» WORK TO BE COMPLETED: Scan the records below, and wherever a line has the word "against", pull it out.
*** PROVIDED RECORDS Section Begins ***
Setup of job 9147:
// DE2_115_Project_Top
module DE2_115_Project_Top (
    input  wire        CLOCK_50,
    input  wire        RST,       
    input  wire [3:0]  KEY,       
    input  wire [17:0] SW,        
    output wire [7:0]  LCD_DATA,
    output wire        LCD_RS,
    output wire        LCD_RW,
    output wire        LCD_EN,
    output wire        LCD_ON,   
    output wire        LCD_BLON
);
export LEC_CHECK = 0
export ABC_AREA = 1
export CAP_MARGIN = 20
export CELL_PAD_IN_SITES_DETAIL_PLACEMENT = 2
export CELL_PAD_IN_SITES_GLOBAL_PLACEMENT = 1
export CORE_ASPECT_RATIO = 0.57
export CORE_MARGIN = 2
export CORE_UTILIZATION = 58
export CTS_CLUSTER_DIAMETER = 169
export GPL_ROUTABILITY_DRIVEN = 1
export GPL_TIMING_DRIVEN = 0
export PLACE_DENSITY_LB_ADDON = 0.18
export SLEW_MARGIN = 0
export TNS_END_PERCENT = 35
create_clock -name core_clock -period 5.76 [get_ports {CLOCK_50}]
run.sh (not shown) runs the stock make flow with config.mk's settings and CLKGATE_MAP_FILE=.
Stage in which a tool error killed job 9147: detailed placement (3_5_place_dp).
## Diff of input files: job 5370 against job 9147
- clearing CELL_PAD_IN_SITES_GLOBAL_PLACEMENT, which used to be 1
- clearing TNS_END_PERCENT, which used to be 35
- clearing GPL_TIMING_DRIVEN, which used to be 0
- clearing PLACE_DENSITY_LB_ADDON, which used to be 0.18
- swapping 0 for 20 in SLEW_MARGIN
- swapping 58 for 49 in CORE_UTILIZATION
- clearing ABC_AREA, which used to be 1
- clearing CTS_CLUSTER_DIAMETER, which used to be 169
- clearing GPL_ROUTABILITY_DRIVEN, which used to be 1
- clearing CELL_PAD_IN_SITES_DETAIL_PLACEMENT, which used to be 2
- clearing CORE_ASPECT_RATIO, which used to be 0.57
- swapping 5.76 for 10.3 in the clock period (ns, I/O delays scaled along)
Results
Job 5370 completed; timing, DRC and antenna clean. Measured against each other, job 9147 and job 5370 differ in synthesized area, the lower figure coming from job 9147. Core box area delta (job 5370 − job 9147): unfavourable. Where die area is concerned, job 9147 is better than job 5370. Job 9147 has a higher starting density of the core than job 5370. Area reported by Yosys stat (job 5370 over job 9147): increase, 490 µm². For the multiplexer share of the synthesized area, job 5370 came in 11 points higher than job 9147 did. Job 5370 vs job 9147: sequential fraction of the synthesis area down in job 5370. Delta (job 5370 minus job 9147): per-instance average area after synthesis has increased, total cells reported by yosys after synthesis fell 23%, number of instances in the synthesized netlist down about 23%, count of buffers inserted at the top-level ports grew by about 11%.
*** PROVIDED RECORDS Section Ends ***
» YOUR SOLUTION:
## Diff of input files: job 5370 against job 9147
Job 5370 completed; timing, DRC and antenna clean. Measured against each other, job 9147 and job 5370 differ in synthesized area, the lower figure coming from job 9147. Core box area delta (job 5370 − job 9147): unfavourable. Where die area is concerned, job 9147 is better than job 5370. Job 9147 has a higher starting density of the core than job 5370. Area reported by Yosys stat (job 5370 over job 9147): increase, 490 µm². For the multiplexer share of the synthesized area, job 5370 came in 11 points higher than job 9147 did. Job 5370 vs job 9147: sequential fraction of the synthesis area down in job 5370. Delta (job 5370 minus job 9147): per-instance average area after synthesis has increased, total cells reported by yosys after synthesis fell 23%, number of instances in the synthesized netlist down about 23%, count of buffers inserted at the top-level ports grew by about 11%.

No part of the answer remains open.